La consacrazione

  La cerimonia della consacrazione del Faraone, lunga e laboriosa nel Nuovo Regno, comportava una fase cerimoniale in cui il faraone impugnava un bastone che nella parte inferiore, più grossa e scolpita, recava un’immagine simbolica del Male, che il sovrano deve "trascinare nella polvere". La complessa cerimonia a cui si è accennato era suddivisa in cinque fasi, la cui esecuzione comportava più giorni di rituali: Prima fase:
la purificazione del Principe/ Faraone con l’unzione di nobili unguenti magici e profumati.
Seconda fase:
la fase dell’allattamento (a volte raffigurata nelle scene rinvenute sulle pareti dei templi) da parte di una divinità femminile, per significare che il Principe era di discendenza divina.
Terza fase: l’abbigliamento e l’imposizione delle corone del Basso ed Alto Egitto.
Quarta fase: l’attribuzione al Faraone dei cinque nomi rituali, con i quali sarebbe poi stato chiamato nelle diverse circostanze durante tutto il suo regno.

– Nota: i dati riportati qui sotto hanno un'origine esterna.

**config.mk**
```make
export PLATFORM = sky130hd
export DESIGN_NAME = bbc_merge
export DESIGN_NICKNAME = d
export VERILOG_FILES = /design/src/design/box_blur_5x5_clipped_core_defines.svh /design/src/design/bbc_pkg.sv /design/src/design/bbc_merge.sv
export SDC_FILE = /design/constraint.sdc
export NUM_CORES = 1
export LEC_CHECK = 0
export ABC_AREA = 1
export ABC_CLOCK_PERIOD_IN_PS = 3800
export BUFFER_PORTS_ARGS = -buffer_cell sky130_fd_sc_hd__buf_2
export CORE_ASPECT_RATIO = 0.75
export CORE_MARGIN = 5
export CORE_UTILIZATION = 57
export CTS_BUF_LIST = sky130_fd_sc_hd__clkbuf_4 sky130_fd_sc_hd__clkbuf_8
export CTS_CLUSTER_SIZE = 30
export DETAILED_ROUTE_END_ITERATION = 10
export HOLD_SLACK_MARGIN = 0.06
export MAX_ROUTING_LAYER = met4
export PLACE_DENSITY = 0.84
export SETUP_SLACK_MARGIN = 0.05
export SLEW_MARGIN = 10
export SYNTH_ARGS = -nofsm -noshare
export SYNTH_HDL_FRONTEND = slang
export SYNTH_SLANG_ARGS = --single-unit
```
**constraint.sdc**
```tcl
create_clock -name clk -period 3.8 [get_ports clk]
set_input_delay 0.57 -clock clk [delete_from_list [all_inputs] [get_ports clk]]
set_output_delay 0.57 -clock clk [all_outputs]
set_load 0.03 [all_outputs]
```
**src/design/box_blur_5x5_clipped_core_defines.svh**
```systemverilog
// Assertion helpers for the top-level design file.
`ifndef BOX_BLUR_5X5_CLIPPED_CORE_DEFINES_SVH
`define BOX_BLUR_5X5_CLIPPED_CORE_DEFINES_SVH

// Same-cycle implication, checked at every rising edge outside reset.
`define BBC_ASSERT_NOW(lbl, ante, cons) \
  lbl: assert property (@(posedge clk) disable iff (!rst_n) (ante) |-> (cons)) \
    else $error("bbc check failed");

// Next-cycle implication.
`define BBC_ASSERT_NEXT(lbl, ante, cons) \
  lbl: assert property (@(posedge clk) disable iff (!rst_n) (ante) |=> (cons)) \
    else $error("bbc check failed");

`endif

```
**src/design/bbc_pkg.sv**
```systemverilog
`timescale 1ns / 1ps
package bbc_pkg;

  // Field widths
  localparam int CH_W     = 8;
  localparam int PIX_W    = 3 * CH_W;
  localparam int CFG_WW   = 11;
  localparam int CFG_HW   = 16;
  localparam int CFG_DW   = 16;
  localparam int ROW_W    = 16;

  // Sized for the largest window (radius 2): one row of 5 pixels, 25 in all
  localparam int LSUM_W   = 11;
  localparam int LCNT_W   = 3;
  localparam int SUM_W    = 13;
  localparam int CNT_W    = 5;

  // Register indexes
  localparam logic REG_WIDTH  = 1'b0;
  localparam logic REG_HEIGHT = 1'b1;

  // Item kinds
  localparam logic MODE_PIXEL = 1'b0;

  // Per-cycle lane control
  typedef struct packed {
    logic clr;
    logic rd;
    logic col_ok;
  } lane_ctrl_t;

  // One lane's partial result: channel sums (0 red, 1 green, 2 blue) and pixel count
  typedef struct packed {
    logic [2:0][LSUM_W-1:0] ch;
    logic [LCNT_W-1:0]      cnt;
  } lane_sum_t;

endpackage

```
**src/design/bbc_merge.sv**
```systemverilog
`timescale 1ns / 1ps
module bbc_merge #(
  parameter int LANES = 5
) (
  input  logic                       clk,
  input  logic                       rst_n,
  input  logic                       start,
  input  bbc_pkg::lane_sum_t         lane_sum [LANES],
  output logic                       done,
  output logic [2:0][bbc_pkg::CH_W-1:0] mean
);

  localparam int SW = bbc_pkg::SUM_W;
  localparam int NW = bbc_pkg::CNT_W;

  logic [2:0][SW-1:0]   tot;
  logic [NW-1:0]        cnt;
  logic                 busy_r;
  logic                 done_r;
  logic [3:0]           step_r;
  logic [NW-1:0]        n_r;
  logic [2:0][NW-1:0]   rem_r;
  logic [2:0][SW-1:0]   dq_r;
  logic [2:0][NW:0]     trial;
  logic [2:0]           ge;

  // Merge the lane partials
  always_comb begin
    tot = '0;
    cnt = '0;
    for (int l = 0; l < LANES; l++) begin
      for (int c = 0; c < 3; c++) begin
        tot[c] = tot[c] + SW'(lane_sum[l].ch[c]);
      end
      cnt = cnt + NW'(lane_sum[l].cnt);
    end
  end

  // One restoring division step per cycle, three channels side by side
  always_comb begin
    for (int c = 0; c < 3; c++) begin
      trial[c] = {rem_r[c], dq_r[c][SW-1]};
      ge[c]    = trial[c] >= {1'b0, n_r};
    end
  end

  always_ff @(posedge clk) begin
    if (!rst_n) begin
      busy_r <= 1'b0;
      done_r <= 1'b0;
      step_r <= '0;
      n_r    <= '0;
      rem_r  <= '0;
      dq_r   <= '0;
    end else begin
      done_r <= 1'b0;
      if (start) begin
        busy_r <= 1'b1;
        step_r <= '0;
        n_r    <= cnt;
        rem_r  <= '0;
        dq_r   <= tot;
      end else if (busy_r) begin
        for (int c = 0; c < 3; c++) begin
          rem_r[c] <= ge[c] ? NW'(trial[c] - {1'b0, n_r}) : NW'(trial[c]);
          dq_r[c]  <= {dq_r[c][SW-2:0], ge[c]};
        end
        step_r <= step_r + 1'b1;
        if (step_r == 4'(SW - 1)) begin
          busy_r <= 1'b0;
          done_r <= 1'b1;
        end
      end
    end
  end

  assign done = done_r;
  always_comb begin
    for (int c = 0; c < 3; c++) begin
      mean[c] = dq_r[c][bbc_pkg::CH_W-1:0];
    end
  end

endmodule

```
# --- Yosys cells after proc, flatten, opt, wreduce, memory -nomap -nowiden ---
# Cells that the tools add are included.
# W data, S select, Z words.
word_totals:
  reg_bits: 65
  in_bits: 183
  output_inout_bits: 25
classes:
  n_addsub: 20
  n_lt_le_gt_ge: 3
  eq_ne: 1
  muxes: 9
  bitwise_logic: 2
  reduce_logical: 3
ops:
  columns: ["operator", "count"]
  rows:
  - ["$add A13 B11 Y13", 6]
  - ["$mux W39", 2]
  - ["$add A12 B11 Y13", 3]
  - ["$add A11 B11 Y12", 3]
  - ["$ge A6 B5 Y1", 3]
  - ["$mux W5", 3]
  - ["$sub A5 B5 Y5", 3]
  - ["$add A5 B3 Y5", 2]
  - ["$add A4 B3 Y5", 1]
  - ["$add A3 B3 Y4", 1]
  - ["$add A4 B1 Y4 const B", 1]
  - ["$eq A4 B4 Y1 const B", 1]
  - ["$mux W1", 4]
  - ["$reduce_or A3 Y1", 1]
  - ["$not A1 Y1", 2]
  - ["$reduce_bool A2 Y1", 1]
  - ["$reduce_or A2 Y1", 1]

# --- Depth between registers and ports, before layout ---
logic_depth:
  word_depth: 5
  mapped_depth: 17
  depth_no_buf: 17

# --- Least setup slack after synthesis ---
# No wires, ideal clock.
synth_path:
  path_kind: "input-to-reg"
  start: "input lane_sum[15] in the netlist's numbering"
  end: "register dq_r, in the netlist mean[13]"
  setup_time_ns: 0.133
  t_arrival_ns: 3.351
  required_ns: 3.667
  path_slack_ns: 0.316
  path_stages: 12
  path_buffers: 0
  cell_sequence: "inv_1 -> fa_1 -> fa_1 -> fa_1 -> inv_1 -> ha_1 -> fa_1 -> nand3_1 -> nand3_1 -> or2_2 -> nand3_1 -> a31oi_1"
synth_between:
  elab_chain_len: 2
synth_rtl:
  columns: ["element", "line_no", "text"]
  rows:
  - ["from (decl)", "bbc_merge.sv:8", "input bbc_pkg::lane_sum_t lane_sum [LANES],"]
  - ["$add A13 B11 Y13", "bbc_merge.sv:33", "tot[c] = tot[c] + SW'(lane_sum[l].ch[c]);"]
  - ["$mux W39", "bbc_merge.sv:57", "if (start) begin"]
  - ["to (signal assigned)", "bbc_merge.sv:62", "dq_r <= tot;"]
  - ["to (signal, indexed assignment)", "bbc_merge.sv:66", "dq_r[c] <= {dq_r[c][SW-2:0], ge[c]};"]
  - ["to (decl)", "bbc_merge.sv:23", "logic [2:0][SW-1:0] dq_r;"]
# Every way passes these cells.
# A chain may end at the register's enable or synchronous reset.

# --- Worst setup path in the final report ---
# Ends and elaborated chain as after synthesis.

==> impl_metrics.ini <==
[status]
status = complete, no violations

[clock_network]
clock_sinks = 65
h-tree-depth = 3
ctsHoldBuffers = 0
cts-resized-gates = 0
clock-root-buffer = clkbuf_8
postCtsSetupBuffers = 0
clkTransAtPathRegs_ps = 70
cts_tree = yes
cts.path.max_buffers = 2
cts_buffers = 9
clk_latency_ps = 350

[die]
start_util_pct = 58.0
core_region_area_um2 = 15200
die_x_um = 154
placementRows = 39
die_h_um = 118
dieArea_um2 = 18100
io_pins = 208

[sta]
rsz0062_at_grt = false
finalMaxSlewViolations = 0
min_period_over_period_pct = 88.9
timing.hold.ws_ps = 448
finalHoldViolations = 0
worstMarginPinSlew_ps = 924
timing.final.crit_period_ps = 3380
finalSetupViolCount = 0
setup_tns_ps = 0
fin_worst_skew_ps = 10.6
fmax_mhz = 296
maxSlewHeadroom_pct = 38.4

[synth]
yosysWarnings = 0
synth-edff-count = 0
synth_area_um2 = 8820
async_reset_ff_share_pct = 0
synthDistinctLibCells = 32
syn_inst = 1289
yosysTopAreaCellShare_pct = 24.3
ys_seq_area_share_pct = 14.7
synth_area_leaders = fa_1 (24%), inv_1 (19%), dfxtp_1 (15%)
synth_fp_nets = 1644
synth_seq_cells = 65
yosys.area.top_type = fa_1
avgSynthCellArea_um2 = 6.85
synth_ff_type = dfxtp_1

[power_and_ir_drop]
p_sw_share_pct = 50.0
p_sw_mw = 2.60
peakVddDrop_mv = 0.223
p_seq_share_pct = 18.0
clkPwrFrac_pct = 12.0
power_density_nw_per_um2 = 517
power_mw = 5.20
p_int_mw = 2.60
p_leak_nw = 6.07
combPwrFrac_pct = 70.1

[critical_path]
r2r_cells = 8
cp_num_cells = 13
cp-end-kind = register
crit_arrival_ps = 3580
cpMaxStageDelayCell = fa_1
reg2reg_from = n_r[0]$_SDFFE_PN0P_
critical_path_buf_inv_count = 3
path_class = input port to register
critPathTopFamily = adder cells
cp_cell_sequence = buf_2 > inv_1 > fa_1 > fa_1 > fa_1 > inv_1 > ha_1 > fa_1 > nand3_1 > nand3_1 > or2_2 > nand3_1 > a31oi_1
crit_top_cell = fa_1
slowest_delay_ps = 550
start_kind = input port
worstSetupStartpoint = lane_sum[15]
worst-path-max-fanout = 4
required_ps = 4000

[global_route]
antenna_found_initial = 0
grt_pass1_wl_mm = 32.6
grt-ovfl-total = 0
grt_pass1_vias = 7719
track_usage_pct = 21.7
grt_max_degree = 44

[worst_hold_path]
min_path_cells = 1
hold_start = step_r[3]$_SDFFE_PP0P_
hold_class = register to register

[placement]
dpl-instance-area_um2 = 9860
gp_congestion = 0.907
hpwl_mm = 16.2
dpl.cell_count = 1661
io_buffer_count = 207

[finish]
finalNonFillerCells = 1675
diodes = 0
final_area_um2 = 10100
final_layout_size_suffix_gt1_share_pct = 16.5
final_nets = 1822
num-fill-cells = 1372
areaGrowthSynthToFinish_pct = 14.1

[drt]
wirelength_met1_mm = 8.59
wl_met3_mm = 1.14
drt_pass1_iterations = 5
ant_nets = 0
dr_total_vias = 8025
wl_mm = 19.0
wl_met2_mm = 8.99
highest_layer = met4
viasPerCell = 4.79
drc = 0
wl_per_cell_um = 11.3
drtIter0Drc = 332

[run]
drv_cap = 0
-- power groups by stage --
stage	combinational, mW	clock [mW]	sequential (mW)
CTS	3.65	0.640	0.933
detailed placement	3.63	0	0.947
global placement	3.53	0	0.942
floorplan	2.91	0	0.924
finish	3.65	0.623	0.935
global route	4.23	0.666	0.953
-- cell type report --
| class | instances | area, um^2 | area share, % |
|---|---|---|---|
| Multi-Input combinational cell | 728 | 5540 | 55.0 |
| Tap cell | 205 | 256 | 2.55 |
| Clock buffer | 10 | 131 | 1.31 |
| Clock inverter | 4 | 70.1 | 0.696 |
| Timing Repair Buffer | 212 | 1070 | 10.7 |
| Sequential cell | 65 | 1300 | 12.9 |
| Inverter | 451 | 1690 | 16.8 |
-- Yosys cell counts, types with 6 or more instances --
library cell,count
dfxtp_1,65
o21ai_1,10
o22ai_1,14
fa_1,107
nor2_1,36
a21oi_1,70
o21ai_0,19
nand2_1,256
a31oi_1,13
nand3_1,82
ha_1,65
nand3b_1,11
buf_4,28
buf_2,8
inv_1,447
nand4_1,12
xnor2_1,6
-- layout by cell type, fill, tap and decap left out, drive strengths merged --
master,instances
inv,451
nand2,259
buf,212
fa,107
nand3,82
a21oi,70
ha,65
dfxtp,65
nor2,41
o21ai,29
o22ai,14
a31oi,13
nand4,12
nand3b,11
clkbuf,10
or2,8
xnor2,6
xor2,3
o211ai,3
a21boi,2
nor3,2
clkinv,2
bufinv,2
o21a,1
-- state kept, by name (all words and copies together) (netlist names) --
register	flops
mean	24
dq_r	15
rem_r	15
n_r	5
step_r	4
busy_r	1
done	1
-- layer usage --
metal  vias up  track usage (%)
li1       4103                -
met1      3667             28.7
met2       229             35.9
met3        26             3.23
met4         0             4.14
met5         -                -
-- kinds of logic after synthesis --
logic type | count (synthesis) | share of synthesized area [%]
buffers and inverters | 496 | 22.5
DFF | 65 | 14.7
xor gates and xnor gates | 9 | 0.893
and+or+nand+nor | 415 | 20.3
adders and majority gates | 172 | 33.5
AOI/OAI and AO/OA | 132 | 8.04
-- worst paths after layout --
kind	endpoint	slack, ps
worst max register to register	rem_r[8]$_SDFFE_PP0P_	1790
worst min-delay path	step_r[3]$_SDFFE_PP0P_	450
worst max-delay path	mean[13]$_SDFFE_PN0P_	420
worst min register to register	step_r[3]$_SDFFE_PP0P_	450
-- per-stage QoR --
stage	setup slack (ps)	util (%)
finish	421	66.1
global route	173	66.1
CTS	430	66.1
detailed placement	49.9	64.8
global placement	134	64.8
floorplan	316	-
No activity file was read; power rests on OpenSTA's default activity.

Nell’immenso tempio faraonico dedicato ad Amon-Ra nel sacro recinto di Karnak (Tebe) questa estenuante cerimonia si ripeteva negli spazi che vanno dal sacrario alla sala ipostila ed al lago sacro dal quale poi ogni anno prendevano il via le cerimonie di propiziazione e di giubilo per l’arrivo della piena salvifica e fecondatrice del Nilo.